As of October 2013, the FDA required NuvaRing to publish warnings about the increased risk of embolisms and cardiovascular issues on the warning label. This point, several other studies had already been published, reporting on NuvaRing’s increased likelihood of such dangerous side effects compared to other hormone contraceptives, patches, and birth control pills.
The NuvaRing allegations against Merck & Co.
Many NuvaRing users allege that Merck & Co. was either negligent or knowingly deceitful, stating that the manufacturer should have known about the risk and done more to warn users about it. From 2007 onwards, more and more women and families began to come out with reports of serious medical complications, such as embolisms, clotting issues, and much more despite being healthy women prior to using NuvaRing.
In total, there were more than 2,100 NuvaRing lawsuits against Merck & Co, accusing the manufacturer of failing to test the effects of etonogestrel, the hormones in NuvaRing that has since been found to be the main risk factor. Furthermore, the lawsuits stated that the safety information published with NuvaRing was based on oral use, alone.
Health risks of NuvaRing
While the NuvaRing labels did come with health warnings, they primarily emphasised what users considered more minor side effects such as breast tenderness and nausea. However, many users went on to suffer from blood clots, strokes and heart attacks, high blood pressure, blood disease, and breast and reproductive organ cancer.
The NuvaRing lawsuits gained more attention following the death of 43-year old Ann Tompkins from Nebraska. After Tompkins died of a pulmonary embolism due to a blood clot in her lungs only five months after beginning to use NuvaRing, her estate filed a lawsuit in 2010. Ericka Langhart, a 24-year old woman also died of four massive heart attacks caused by a pulmonary embolism. Her doctors attested that they believed NuvaRing to be the cause and, in 2011, her parents filed another lawsuit against Merck.
Although the FDA published large-scale studies on the increased risk of blood clots associated with NuvaRing in 2011, and the high publicity of lawsuits against Merck & Co., there has been no NuvaRing recall.
NuvaRing Lawsuit Settlements
In 2014, Merck & Co. offered a settlement of $100 million to all cases, to be split between around 3,800 people, including some whoses claims had not yet been filed in court. Those who wished to enroll in the settlement were required to have an injury caused by NuvaRing before February 7, 2014, and had to submit an opt-in form and claim their portion before a final deadline of July 21, 2014.
The settlement of $100 million was split between all claimants, so not all recipients got around $60,000, which would be an equal share. Instead, the case was settled in tiers, so each claimant got a share of the money depending on the severity of their health issues related to NuvaRing.
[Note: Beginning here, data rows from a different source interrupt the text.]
// alu_top
module alu_top (
    input             clk,
    input      [31:0] A,
    input      [31:0] B,
    input      [3:0]  ALU_Sel,
    output reg [31:0] ALU_Out,
    output reg        Carryout,
    output reg        Overflow
);
==> flow/config.mk <==
export PLATFORM = sky130hd
export DESIGN_NAME = alu_top
export DESIGN_NICKNAME = alu_top
export VERILOG_FILES = /design/flow/design.v
export SDC_FILE = /design/flow/constraint.sdc
export NUM_CORES = 4
export LEC_CHECK = 0
export CAP_MARGIN = 10
export CELL_PAD_IN_SITES_GLOBAL_PLACEMENT = 3
export CORE_MARGIN = 2
export CORE_UTILIZATION = 40
export CTS_CLUSTER_SIZE = 24
export HOLD_SLACK_MARGIN = 0.02
export MAX_ROUTING_LAYER = met4
export SLEW_MARGIN = 20
export TNS_END_PERCENT = 10
==> flow/constraint.sdc <==
create_clock -name core_clock -period 8.07 [get_ports {clk}]
set_input_delay 1.6140 -clock core_clock [delete_from_list [all_inputs] [get_ports {clk}]]
set_output_delay 1.6140 -clock core_clock [all_outputs]
set_load 0.01 [all_outputs]
run.sh (not shown) runs the stock make flow with config.mk's settings and CLKGATE_MAP_FILE=.
Change:
==> flow/config.mk (replaced) <==
export PLATFORM = sky130hd
export DESIGN_NAME = alu_top
export DESIGN_NICKNAME = alu_top
export VERILOG_FILES = /design/flow/design.v
export SDC_FILE = /design/flow/constraint.sdc
export NUM_CORES = 4
export LEC_CHECK = 0
export CAP_MARGIN = 20
export CORE_MARGIN = 2
export CORE_UTILIZATION = 40
export GPL_ROUTABILITY_DRIVEN = 0
export MAX_ROUTING_LAYER = met4
export SLEW_MARGIN = 20
==> flow/constraint.sdc (replaced) <==
create_clock -name core_clock -period 9.0 [get_ports {clk}]
set_input_delay 1.8000 -clock core_clock [delete_from_list [all_inputs] [get_ports {clk}]]
set_output_delay 1.8000 -clock core_clock [all_outputs]
set_load 0.01 [all_outputs]
- The changed run ran to the end with no violations
- wire length falls by 14%
- die size stays the same
- global-route usage falls by 3.7 points
- critical path depth does not change
- final cell count falls by 2.2%
- final area falls by 3.4%
- non-clock buffer count falls by 122
- setup slack improved by 0.20 ns
- synthesized cell count does not change
- core utilization falls by 1.5 points
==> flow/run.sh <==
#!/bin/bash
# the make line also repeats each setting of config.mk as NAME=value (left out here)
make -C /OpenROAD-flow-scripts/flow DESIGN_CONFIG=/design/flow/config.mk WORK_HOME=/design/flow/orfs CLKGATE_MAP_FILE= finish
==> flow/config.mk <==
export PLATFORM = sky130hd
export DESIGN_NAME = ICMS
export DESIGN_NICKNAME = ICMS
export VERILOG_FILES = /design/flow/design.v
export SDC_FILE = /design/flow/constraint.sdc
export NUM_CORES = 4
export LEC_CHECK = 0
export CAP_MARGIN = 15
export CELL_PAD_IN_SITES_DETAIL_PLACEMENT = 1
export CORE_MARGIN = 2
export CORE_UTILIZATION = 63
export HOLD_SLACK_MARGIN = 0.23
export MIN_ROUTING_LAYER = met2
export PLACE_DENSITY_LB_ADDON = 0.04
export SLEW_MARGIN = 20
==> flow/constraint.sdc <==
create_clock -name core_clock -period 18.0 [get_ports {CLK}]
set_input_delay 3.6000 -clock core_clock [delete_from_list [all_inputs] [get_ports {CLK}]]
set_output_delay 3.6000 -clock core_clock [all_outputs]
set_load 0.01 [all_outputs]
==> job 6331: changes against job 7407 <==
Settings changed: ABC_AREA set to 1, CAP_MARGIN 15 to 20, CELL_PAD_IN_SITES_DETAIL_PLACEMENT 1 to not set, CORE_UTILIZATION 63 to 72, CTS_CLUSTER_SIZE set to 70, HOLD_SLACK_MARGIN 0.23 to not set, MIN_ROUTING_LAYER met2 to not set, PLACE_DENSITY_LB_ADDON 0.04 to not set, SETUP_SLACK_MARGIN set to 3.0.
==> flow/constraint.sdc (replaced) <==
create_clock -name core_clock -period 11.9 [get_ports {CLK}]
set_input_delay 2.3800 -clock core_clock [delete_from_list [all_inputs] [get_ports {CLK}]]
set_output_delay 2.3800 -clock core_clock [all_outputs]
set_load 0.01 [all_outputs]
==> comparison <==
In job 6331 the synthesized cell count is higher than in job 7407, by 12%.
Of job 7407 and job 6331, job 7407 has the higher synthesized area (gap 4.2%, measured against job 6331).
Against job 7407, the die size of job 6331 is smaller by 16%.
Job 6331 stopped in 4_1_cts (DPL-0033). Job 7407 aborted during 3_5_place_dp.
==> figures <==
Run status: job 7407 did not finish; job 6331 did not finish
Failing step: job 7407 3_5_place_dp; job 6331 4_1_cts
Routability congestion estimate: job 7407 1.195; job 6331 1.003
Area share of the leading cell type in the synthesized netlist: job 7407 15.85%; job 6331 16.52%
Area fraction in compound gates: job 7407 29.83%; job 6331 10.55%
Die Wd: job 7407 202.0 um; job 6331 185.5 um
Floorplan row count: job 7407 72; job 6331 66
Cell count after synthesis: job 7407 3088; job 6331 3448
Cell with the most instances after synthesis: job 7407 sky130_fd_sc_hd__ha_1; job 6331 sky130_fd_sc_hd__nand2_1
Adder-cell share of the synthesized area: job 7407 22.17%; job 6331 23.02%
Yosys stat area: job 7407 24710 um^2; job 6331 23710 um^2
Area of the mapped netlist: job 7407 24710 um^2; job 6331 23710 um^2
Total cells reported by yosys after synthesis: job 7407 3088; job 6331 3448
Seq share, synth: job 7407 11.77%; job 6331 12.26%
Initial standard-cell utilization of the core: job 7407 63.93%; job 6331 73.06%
However, several claimants, including the parents of Erika Langhart, the 24-year old woman who died of complications caused by a pulmonary embolism, decided not to opt into the settlement.
Are lawyers still taking NuvaRing lawsuit cases?
There are still NuvaRing cases pending against Merck & Co., but the majority of law firms are not taking on new NuvaRing lawsuits. This is due to the fact that, as of 2013, NuvaRing now has an updated label that describes the increased risk of blood clots and other related health issues. Merck & Co.’s settlement in 2014 was accepted by the majority of claimants, and all others who had suffered from NuvaRing related injuries before 2014 had officially missed the deadline if they had not opted in for settlement by July 21, 2014.